The town was tiny compared to some of the others in Vermont. There were three significant record belts in Vermont, but this territory, the western Vermont-New York belt, was the most productive and abundant of color choices in Vermont. Pennsylvania was the only state who surpassed Vermont at the time. There were a few different slate color options, including "Vermont Sea Green", "Unfading Green", "Purple Variegated", and "Unfading Red". West Castleton created the Purple Variegated and Unfading Green records. These can be found in the waste heaps, record outcrops, and rooftops in the Castleton zone. 

The quarry played a large role in the Castleton Slate industry. There were double stacks of slate that anchored the derricks and pulleys used to hoist slate blocks from the quarry, which is now filled with lots of water. This process did not come without risk. Slate mining was one of the most dangerous things people could do for a living. Techniques such as manual labor, blasting, and using animals to remove slate, rubble, and water, were used in early quarries. Slate mining also claimed the lives of many workers during their jobs, from blasting to rock collapses. In addition to the risk, they had to work over ten hours a day while earning less than two dollars. On either side of the street from the slate company's location, you may discover some establishments and what remains of the laborers' quarters. Every living arrangement was composed of isolating the area into at least two smaller units. The organization intended to construct 100 of these by 1854, yet an 1869 guide demonstrated just two lines of homes. The majority of the people living there were Irish Catholic workers.
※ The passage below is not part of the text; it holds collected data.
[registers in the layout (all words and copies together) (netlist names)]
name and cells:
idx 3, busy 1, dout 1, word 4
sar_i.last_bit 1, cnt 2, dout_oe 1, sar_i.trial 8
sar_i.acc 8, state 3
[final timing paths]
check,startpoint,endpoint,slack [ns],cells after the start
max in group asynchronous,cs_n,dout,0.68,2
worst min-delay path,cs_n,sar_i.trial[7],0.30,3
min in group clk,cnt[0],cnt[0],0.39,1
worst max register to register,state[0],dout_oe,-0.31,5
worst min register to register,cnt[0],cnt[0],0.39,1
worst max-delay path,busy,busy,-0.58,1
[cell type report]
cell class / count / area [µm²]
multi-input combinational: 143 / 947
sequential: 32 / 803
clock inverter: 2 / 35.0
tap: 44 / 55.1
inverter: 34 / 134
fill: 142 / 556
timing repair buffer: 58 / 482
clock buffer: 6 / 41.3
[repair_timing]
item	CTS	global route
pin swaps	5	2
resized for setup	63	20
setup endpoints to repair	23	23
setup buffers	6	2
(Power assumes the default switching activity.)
[src/rtl/seqcmd_match.sv]
// Address comparators for the command detector.
// Compares the 14 low address bits against every opening key and both final keys.
// Assumes step is the number of opening reads already matched.
module seqcmd_match
    import seqcmd_pkg::*;
(
    input  logic [CMP_W-1:0]  addr,
    input  logic [STEP_W-1:0] step,
    output logic              hit_step,
    output logic              hit_first,
    output logic              hit_store,
    output logic              hit_recall
);

    logic [N_PREFIX-1:0] hit_vec;

    // One equality comparator per opening key.
    generate
        for (genvar g = 0; g < N_PREFIX; g++) begin : g_cmp
            assign hit_vec[g] = (addr == prefix_key(g));
        end
    endgenerate

    // Selects the comparator for the current step. No hit past the last opening step.
    always_comb begin
        hit_step = 1'b0;
        for (int i = 0; i < N_PREFIX; i++) begin
            if (step == STEP_W'(i)) hit_step = hit_vec[i];
        end
    end

    assign hit_first  = hit_vec[0];
    assign hit_store  = (addr == STORE_KEY);
    assign hit_recall = (addr == RECALL_KEY);

endmodule

[src/rtl/seqcmd_track.sv]
// Progress tracker: counts matched opening reads and decides the completion outcome.
// Assumes one strobe per cycle at most. busy overrides every strobe.
module seqcmd_track
    import seqcmd_pkg::*;
(
    input  logic              clk,
    input  logic              rst_n,
    input  logic              stb,
    input  logic              is_read,
    input  logic              busy,
    input  logic              hit_step,
    input  logic              hit_first,
    input  logic              hit_store,
    input  logic              hit_recall,
    output logic [STEP_W-1:0] step,
    output fire_t             fire
);

    localparam logic [STEP_W-1:0] LAST = STEP_W'(N_PREFIX);

    logic [STEP_W-1:0] step_nxt;

    // Next progress value and completion outcome for this cycle.
    always_comb begin
        step_nxt = step;
        fire     = FIRE_NONE;
        if (busy) begin
            step_nxt = '0;
        end else if (stb) begin
            if (!is_read) begin
                step_nxt = '0;
            end else if (step == LAST) begin
                step_nxt = hit_first ? STEP_W'(1) : '0;
                if (hit_store) begin
                    fire     = FIRE_STORE;
                    step_nxt = '0;
                end else if (hit_recall) begin
                    fire     = FIRE_RECALL;
                    step_nxt = '0;
                end
            end else if (hit_step) begin
                step_nxt = step + STEP_W'(1);
            end else begin
                step_nxt = hit_first ? STEP_W'(1) : '0;
            end
        end
    end

    // Progress register.
    always_ff @(posedge clk) begin
        if (!rst_n) step <= '0;
        else        step <= step_nxt;
    end

endmodule
**config.mk**
```make
export PLATFORM = sky130hd
export DESIGN_NAME = cart_ram_ctrl
export DESIGN_NICKNAME = d
export VERILOG_FILES = /design/src/rtl/cart_ram_pkg.sv /design/src/rtl/cart_win_decode.sv /design/src/rtl/cart_we_oneshot.sv /design/src/rtl/cart_ram_array.sv /design/src/rtl/cart_ram_ctrl.sv
export SDC_FILE = /design/constraint.sdc
export NUM_CORES = 1
export LEC_CHECK = 0
export BUFFER_PORTS_ARGS = -buffer_cell sky130_fd_sc_hd__buf_2
export CAP_MARGIN = 20
export CORE_ASPECT_RATIO = 1.4
export CORE_MARGIN = 2
export CORE_UTILIZATION = 45
export DETAILED_ROUTE_END_ITERATION = 10
export PLACE_DENSITY = 0.66
export SETUP_SLACK_MARGIN = 0.1
export SYNTH_ARGS = -nofsm -noshare
export SYNTH_HDL_FRONTEND = slang
export SYNTH_SLANG_ARGS = --single-unit
```
**constraint.sdc**
```tcl
create_clock -name clk -period 4.3 [get_ports clk]
set_clock_uncertainty 0.1 [all_clocks]
set_input_delay 0.86 -clock clk [delete_from_list [all_inputs] [get_ports clk]]
set_output_delay 0.86 -clock clk [all_outputs]
set_load 0.005 [all_outputs]
```
**src/rtl/cart_ram_pkg.sv**
```systemverilog
package cart_ram_pkg;

   typedef enum logic {
      OS_IDLE  = 1'b0,
      OS_PULSE = 1'b1
   } os_state_e;

   typedef struct packed {
      logic in_cart;
      logic in_win;
      logic wr_hit;
      logic rd_hit;
   } win_dec_t;

endpackage

```
**src/rtl/cart_win_decode.sv**
```systemverilog
module cart_win_decode
   import cart_ram_pkg::*;
#(
   parameter int ADDR_W = 13,
   parameter int RAM_AW = 7
) (
   input  logic [ADDR_W-1:RAM_AW] addr_hi,
   output win_dec_t               dec
);
   localparam int PAGE_LO = RAM_AW + 1;
   localparam int PAGE_HI = ADDR_W - 2;

   logic page_zero;

   assign page_zero   = (addr_hi[PAGE_HI:PAGE_LO] == '0);
   assign dec.in_cart = addr_hi[ADDR_W-1];
   assign dec.in_win  = dec.in_cart && page_zero;
   // lower half of the window writes, upper half reads
   assign dec.wr_hit  = dec.in_win && !addr_hi[RAM_AW];
   assign dec.rd_hit  = dec.in_win &&  addr_hi[RAM_AW];
endmodule

```
**src/rtl/cart_we_oneshot.sv**
```systemverilog
module cart_we_oneshot
   import cart_ram_pkg::*;
#(
   parameter int ADDR_W        = 13,
   parameter int DATA_W        = 8,
   parameter int RAM_AW        = 7,
   parameter int SETTLE_CYCLES = 2,
   parameter int PULSE_CYCLES  = 3
) (
   input  logic              clk,
   input  logic              rst_n,
   input  logic [ADDR_W-1:0] addr,
   input  logic              wr_hit,
   input  logic [DATA_W-1:0] data_in,
   output logic              we_n,
   output logic              commit,
   output logic [RAM_AW-1:0] commit_addr,
   output logic [DATA_W-1:0] commit_data
);
   localparam int SET_W = $clog2(SETTLE_CYCLES + 1);
   localparam int PUL_W = (PULSE_CYCLES > 1) ? $clog2(PULSE_CYCLES) : 1;
   localparam logic [SET_W-1:0] SET_MAX  = SET_W'(SETTLE_CYCLES);
   localparam logic [PUL_W-1:0] PUL_LAST = PUL_W'(PULSE_CYCLES - 1);

   logic [ADDR_W-1:0] addr_q;
   logic [SET_W-1:0]  stab_cnt;
   logic [PUL_W-1:0]  pul_cnt;
   logic              served;
   os_state_e         state;
   logic              same;
   logic              start;

   assign same   = (addr == addr_q);
   assign start  = (state == OS_IDLE) && same && wr_hit && !served
                   && (stab_cnt == SET_MAX);
   // the strobe is cut combinationally the moment the address moves
   assign we_n   = !((state == OS_PULSE) && same);
   assign commit = (state == OS_PULSE) && same && (pul_cnt == PUL_LAST);
   assign commit_addr = addr[RAM_AW-1:0];
   assign commit_data = data_in;

   always_ff @(posedge clk or negedge rst_n) begin
      if (!rst_n) begin
         addr_q   <= '0;
         stab_cnt <= '0;
      end else begin
         addr_q <= addr;
         if (!same)
            stab_cnt <= '0;
         else if (stab_cnt != SET_MAX)
            stab_cnt <= stab_cnt + 1'b1;
      end
   end

   always_ff @(posedge clk or negedge rst_n) begin
      if (!rst_n) begin
         state   <= OS_IDLE;
         pul_cnt <= '0;
         served  <= 1'b0;
      end else begin
         case (state)
            OS_IDLE: begin
               if (!same)
                  served <= 1'b0;
               if (start) begin
                  state   <= OS_PULSE;
                  pul_cnt <= '0;
               end
            end
            OS_PULSE: begin
               if (!same) begin
                  state  <= OS_IDLE;
                  served <= 1'b0;
               end else if (commit) begin
                  state  <= OS_IDLE;
                  served <= 1'b1;
               end else begin
                  pul_cnt <= pul_cnt + 1'b1;
               end
            end
            default: state <= OS_IDLE;
         endcase
      end
   end
endmodule

```
**src/rtl/cart_ram_array.sv**
```systemverilog
module cart_ram_array #(
   parameter int DATA_W = 8,
   parameter int DEPTH  = 128,
   parameter int RAM_AW = $clog2(DEPTH)
) (
   input  logic              clk,
   input  logic              rst_n,
   input  logic              wr_en,
   input  logic [RAM_AW-1:0] wr_addr,
   input  logic [DATA_W-1:0] wr_data,
   input  logic [RAM_AW-1:0] rd_addr,
   output logic [DATA_W-1:0] rd_data
);
   logic [DATA_W-1:0] mem [DEPTH];

   for (genvar g = 0; g < DEPTH; g++) begin : g_word
      always_ff @(posedge clk or negedge rst_n) begin
         if (!rst_n)
            mem[g] <= '0;
         else if (wr_en && (wr_addr == RAM_AW'(g)))
            mem[g] <= wr_data;
      end
   end

   assign rd_data = mem[rd_addr];
endmodule

```
**src/rtl/cart_ram_ctrl.sv**
```systemverilog
module cart_ram_ctrl
   import cart_ram_pkg::*;
#(
   parameter int ADDR_W        = 13,
   parameter int DATA_W        = 8,
   parameter int RAM_DEPTH     = 128,
   parameter int SETTLE_CYCLES = 2,
   parameter int PULSE_CYCLES  = 3
) (
   input  logic              clk,
   input  logic              rst_n,
   input  logic [ADDR_W-1:0] addr,
   input  logic [DATA_W-1:0] data_in,
   output logic [DATA_W-1:0] data_out,
   output logic              data_oe,
   output logic              ram_oe_n,
   output logic              ram_we_n,
   output logic              rom_sel,
   output logic              rom_suppress
);
   localparam int RAM_AW = $clog2(RAM_DEPTH);

   if (RAM_DEPTH != (1 << RAM_AW)) begin : g_bad_depth
      $error("RAM_DEPTH must be a power of two");
   end
   if (RAM_AW + 1 > ADDR_W - 2) begin : g_bad_addr
      $error("ADDR_W too narrow for the window");
   end
   if (SETTLE_CYCLES < 1 || PULSE_CYCLES < 1) begin : g_bad_timing
      $error("SETTLE_CYCLES and PULSE_CYCLES must be at least 1");
   end

   win_dec_t          dec;
   logic              commit;
   logic [RAM_AW-1:0] commit_addr;
   logic [DATA_W-1:0] commit_data;
   logic [DATA_W-1:0] rd_data;

   cart_win_decode #(
      .ADDR_W (ADDR_W),
      .RAM_AW (RAM_AW)
   ) u_dec (
      .addr_hi (addr[ADDR_W-1:RAM_AW]),
      .dec     (dec)
   );

   cart_we_oneshot #(
      .ADDR_W        (ADDR_W),
      .DATA_W        (DATA_W),
      .RAM_AW        (RAM_AW),
      .SETTLE_CYCLES (SETTLE_CYCLES),
      .PULSE_CYCLES  (PULSE_CYCLES)
   ) u_os (
      .clk         (clk),
      .rst_n       (rst_n),
      .addr        (addr),
      .wr_hit      (dec.wr_hit),
      .data_in     (data_in),
      .we_n        (ram_we_n),
      .commit      (commit),
      .commit_addr (commit_addr),
      .commit_data (commit_data)
   );

   cart_ram_array #(
      .DATA_W (DATA_W),
      .DEPTH  (RAM_DEPTH),
      .RAM_AW (RAM_AW)
   ) u_mem (
      .clk     (clk),
      .rst_n   (rst_n),
      .wr_en   (commit),
      .wr_addr (commit_addr),
      .wr_data (commit_data),
      .rd_addr (addr[RAM_AW-1:0]),
      .rd_data (rd_data)
   );

   assign data_oe      = dec.rd_hit;
   assign ram_oe_n     = !dec.rd_hit;
   assign data_out     = dec.rd_hit ? rd_data : '0;
   assign rom_sel      = dec.in_cart && !dec.in_win;
   assign rom_suppress = dec.in_win;
endmodule


```
# Yosys cells after proc, flatten, opt, wreduce, memory -nomap -nowiden

Index checks and enable logic that the tools add are counted.
W data, S select, Z words.

Bitwise operators: 2
Add/sub/neg operators: 2
Magnitude comparators: 1
Reductions and logical operators: 147
Equal/unequal tests: 137
Multiplexer cells: 18

Operators with widths:

| kind                  | count |
|---|---|
| $eq A7 B7 Y1 const B  | 64 |
| $eq A7 B6 Y1 const B  | 32 |
| $logic_and A1 B1 Y1   | 138 |
| $eq A7 B5 Y1 const B  | 16 |
| $bmux W8 S7           | 1 |
| $eq A7 B4 Y1 const B  | 8 |
| $eq A7 B3 Y1 const B  | 4 |
| $mux W8               | 3 |
| $eq A7 B2 Y1 const B  | 2 |
| $eq A13 B13 Y1        | 1 |
| $mux W2               | 5 |
| $ne A2 B2 Y1 const B  | 5 |
| $ge A8 B8 Y1 const B  | 1 |
| $not A7 Y8            | 1 |
| $eq A7 B1 Y1 const B  | 1 |
| $logic_not A7 Y1      | 1 |
| $mux W1               | 6 |
| $logic_not A1 Y1      | 5 |
| $add A2 B1 Y2 const B | 2 |
| $eq A2 B2 Y1 const B  | 2 |
| $logic_not A4 Y1      | 1 |
| $pmux W1 S2           | 2 |
| $pmux W2 S2           | 1 |
| $ne A3 B2 Y1 const B  | 1 |
| other kinds (4)       | 4 |

Register bits: 1043
Output and inout port bits: 13
Input bits: 23
Word-level logic and storage cells: 440

# Depth between registers and ports, before layout

Word-level depth: 8
Gate-level depth with buffers: 11

# Hierarchy

From an unflattened synthesis, not the netlist that was laid out.

Cells, all modules: 2868
Area total of the unflattened synthesis: 47416.7 um^2

Modules (own cells, without submodules):

| module          | times used | cells each | sequential area each (um^2) | area an instance (um^2) |
|---|---|---|---|---|
| cart_ram_array  | 1          | 2774       | 25624.6                     | 46402.0 |
| cart_we_oneshot | 1          | 77         | 475.5                       | 888.4 |
| cart_win_decode | 1          | 7          | 0.0                         | 66.3 |
| cart_ram_ctrl   | 1          | 10         | 0.0                         | 60.1 |

# Worst setup path before layout

OpenSTA, ideal clock, no wires.

Path type: input port to output port
Start: in addr[0]
End: out data_out[4]
Cell stages on the path: 9
Arrival time: 2894 ps
Data required time: 3340 ps
Path slack: 446 ps
Path buffers: 4
Path through: buf_2 -> buf_4 -> buf_4 -> buf_2 -> mux4_2 -> a221oi_1 -> o21ai_0 -> a221oi_1 -> nor3_1

Cells in the longest elaborated chain, start to end: 5

Ends and longest elaborated chain:

| item                                       | line                 | text |
|---|---|---|
| from (decl)                                | cart_ram_ctrl.sv:12  | `input logic [ADDR_W-1:0] addr,` |
| $not A7 Y8 (not written as such)           | cart_ram_array.sv:25 | `assign rd_data = mem[rd_addr];` |
| $bmux W8 S7                                | cart_ram_array.sv:25 |  |
| $mux W8 (not written as such) (2 in a row) | cart_ram_array.sv:25 |  |
| $mux W8                                    | cart_ram_ctrl.sv:81  | `assign data_out = dec.rd_hit ? rd_data : '0;` |
| to (decl)                                  | cart_ram_ctrl.sv:14  | `output logic [DATA_W-1:0] data_out,` |

Every way passes these cells. The select of a mux whose other input is x is not followed.

# Final worst setup path

Start: in addr[0]
End: out data_out[3]

The elaborated chain is that of the path after synthesis.

==> impl_metrics.yaml <==
outcome:
  outcome: "finished, final reports clean"
synth:
  synthCells: 3061
  synth-seq-area-share: 0.544
  syn_avg_cell_area_um2: 15.7
  synth_cell_types: 55
  synth_common_cells: "dfrtp_1 (1043), mux2_2 (828), mux4_2 (258)"
  synth_ff_type: "dfrtp_1"
  yosys-top-cells-area: "dfrtp_1 (54%), mux2_2 (19%), mux4_2 (12%)"
  synth_top_area_cell: "dfrtp_1"
  synth_edf_count: 0
  ys_async_sr_fraction: 1.00
  syn_area_mm2: 0.0480
  syn-num-nets: 3086
  yosysTopAreaCellShare: 0.544
  synth.most_common_cell: "dfrtp_1"
  ys_seq_elements: 1043
  yosys_warnings: 0
sta:
  hold_slack_ns: 0.201
  rsz0062_at_grt: "true"
  setup_violations: 0
  period_minus_slack_ns: 4.17
  finalHoldViolCount: 0
  max_freq_mhz: 240
  slew_headroom: 0.366
  tightest_slew_ns: 0.951
  drv_slew: 0
  fin_crit_sh: 0.969
  tns_ns: 0
cells_and_area:
  synthToLayoutAreaGrowth_pct: 14.7
  final.fill_count: 8495
  multi_input_area_mm2: 0.0210
  diodes: 0
  layout.cells.non_filler: 4691
  nets: 3288
  drive_gt1_frac: 0.507
  seqCellArea_mm2: 0.0261
global_route:
  grt_pass1_vias: 30800
  antenna_found_initial: 2
  grt_max_degree: 128
  grt_overflow_total: 0
  grt_pass1_wl_mm: 200
  track_usage: 0.245
drt:
  drt_iter0_markers: 1958
  wl_per_cell_um: 28.1
  drtAntennaViolNets: 0
  wl_mm: 132
  drt_drc_violations_left: 0
  vias_per_cell: 6.01
  route.vias.total: 28200
  first_pass_iters: 8
clocking:
  clock_latency_ns: 0.70
  clock-root-buffer: "clkbuf_16"
  cts_made_buffers: 96
  clockBufferDepth: 3
  cts.sinks: 1043
  cts_tree: "built"
  clkTransAtPathRegs_ns: 0.06
  ctsHtreeMaxLevel: 3
die:
  io_pins: 36
  initial_core_util: 0.454
  die-area_mm2: 0.109
  die_w_um: 280
  dieHeight_um: 390
  coreArea_mm2: 0.106
  core.rowCount: 141
power:
  pwr-share-clk: 0.448
  p_per_area_mw_per_mm2: 359
  power_leakage_nw: 26.9
  vdd_drop_max_mv: 0.368
  power_switching_share: 0.230
  seqPwrFrac: 0.497
  p_sw_mw: 4.55
  combinationalPowerShare: 0.055
  internal_power_mw: 15.2
critical_path:
  rrSetupSlack_ns: 1.11
  start_kind: "primary input"
  cp_data_required_time_ns: 3.34
  worstSetupEndpointType: "primary output"
  worst_ep_arrival_time_ns: 3.21
  cp_max_fo: 17
  path_class: "primary input to primary output"
place:
  io_buffers: 35
  hpwl_mm: 91.6
  dp_cells: 4514
  place_congestion: 0.886
flow_run:
  maxCapViolCount: 0
min_path:
  min_path_type: "primary input to register"
==> cell type report <==
cell class                 instances  share of cell area
timing repair buffer             323              0.0531
clock buffer                     133              0.0509
tap                             1358              0.0309
clock inverter                    35             0.00805
sequential                      1043               0.474
inverter                           8            0.000569
multi-input combinational       1791               0.382
==> final timing paths <==
check                                 from        endpoint  cells after the start
max                                addr[0]     data_out[3]                      9
min                                addr[9]  u_os.addr_q[9]                      1
max reg2reg                u_os.pul_cnt[0]  u_mem.mem[454]                      7
min reg2reg                 u_mem.mem[285]  u_mem.mem[285]                      1
max in group asynchronous            rst_n  u_mem.mem[433]                      4
min in group asynchronous            rst_n  u_mem.mem[167]                      2
==> repair_timing <==
action | CTS | global route
pin swaps | 2 | 10
gates cloned | 1 | 1
endpoints found under the hold margin | 2 | 0
hold buffers | 1 | 0
resized for setup | 23 | 19
endpoints found under the setup margin | 8 | 8
setup buffers | 2 | 2
==> state kept, by name (all words and copies together) (netlist names) <==
signal / cells
u_os.pul_cnt: 2
u_os.state: 1
u_os.stab_cnt: 2
u_mem.mem: 1024
u_os.served: 1
u_os.addr_q: 13
==> power by group through the flow <==
stage	clock network (mW)	logic, mW	registers [mW]
4_1_cts	9.02	1.08	9.82
6_report	8.86	1.08	9.82
3_3_place_gp	0	1.03	10.0
2_1_floorplan	0	0.432	10.0
3_5_place_dp	0	1.05	10.0
5_1_grt	9.42	1.16	9.81
==> kinds of logic after synthesis <==
group / share of synthesized area
AND/OR/NAND/NOR: 0.0392
buffers and inverters: 0.0203
XOR/XNOR: 0.00256
AO/OA/AOI/OAI: 0.0183
adder cells (fa/ha/maj): 0.000522
multiplexers: 0.375
flip-flops: 0.544
==> layout by cell type (no fill, tap or decap), types with 29 or more instances in the layout <==
| cell | netlist | routed |
|---|---|---|
| buf_12 | 0 | 33 |
| buf_4 | 13 | 255 |
| clkbuf_16 | 0 | 98 |
| dfrtp_1 | 1043 | 1043 |
| mux2_1 | 200 | 200 |
| mux2_2 | 828 | 828 |
| mux2i_1 | 59 | 57 |
| mux4_2 | 258 | 258 |
| nand2_1 | 85 | 85 |
| nor2_1 | 44 | 42 |
| nor2_2 | 27 | 29 |
==> worst max-delay path, cell delays in order <==
cell	delay [ns]
buf_16	0.16
buf_12	0.20
buf_4	0.15
mux4_2	0.48
a22o_1	0.24
a211oi_1	0.43
a211o_1	0.28
a211oi_2	0.17
buf_2	0.19
==> stage by stage <==
stage          setup WS (ns)  instance area, um^2   util  total power, mW
3_5_place_dp          -0.262                51400  0.487             11.1
4_1_cts                0.101                54800  0.519             19.9
6_report               0.134                55000  0.521             19.8
2_1_floorplan          0.446                48000      -             10.4
3_3_place_gp          -0.256                51400  0.487             11.0
5_1_grt               0.0827                55000  0.521             20.4
==> metal layers <==
metal  part of all wire  GRT usage
met5                  0          0
met2               0.52      0.430
met4              0.054      0.123
met3              0.044     0.0353
met1               0.38      0.296
No activity file was read; power rests on OpenSTA's default activity.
During the 1860s, the slate company built a brand new mill for the making of green and purple flooring, billiard tables, and many other things. At the time the mill was developed, it was one of the biggest record completing factories in the nation. The mill sadly burned down in 1870 but was later rebuilt. The slate business owed its prosperity to the physical process of the earth that happened over 500 million years before. Vermont was secured with tropical oceans and seas before it became the current land. Through the natural development of the dirt and mud laying around in those areas, slate-rock was created. The slate industry then created something called the Slate Industry Boom. With all the new jobs and people coming in, new markets were created for new high-quality slate. By 1850, The West Castleton Slate Company had begun operation.

The Lake Shore-West Castleton Mill closed in 1929 when demand decreased, and the quarries became less abundant from all the previous mining. It is believed that the aftermath of World War I and the Great Depression also contributed to the village's eventual abandonment.

Vermont Department of Forests, Parks & Recreation. Bomoseen State Park, December 12th 2019. Accessed December 12th 2019.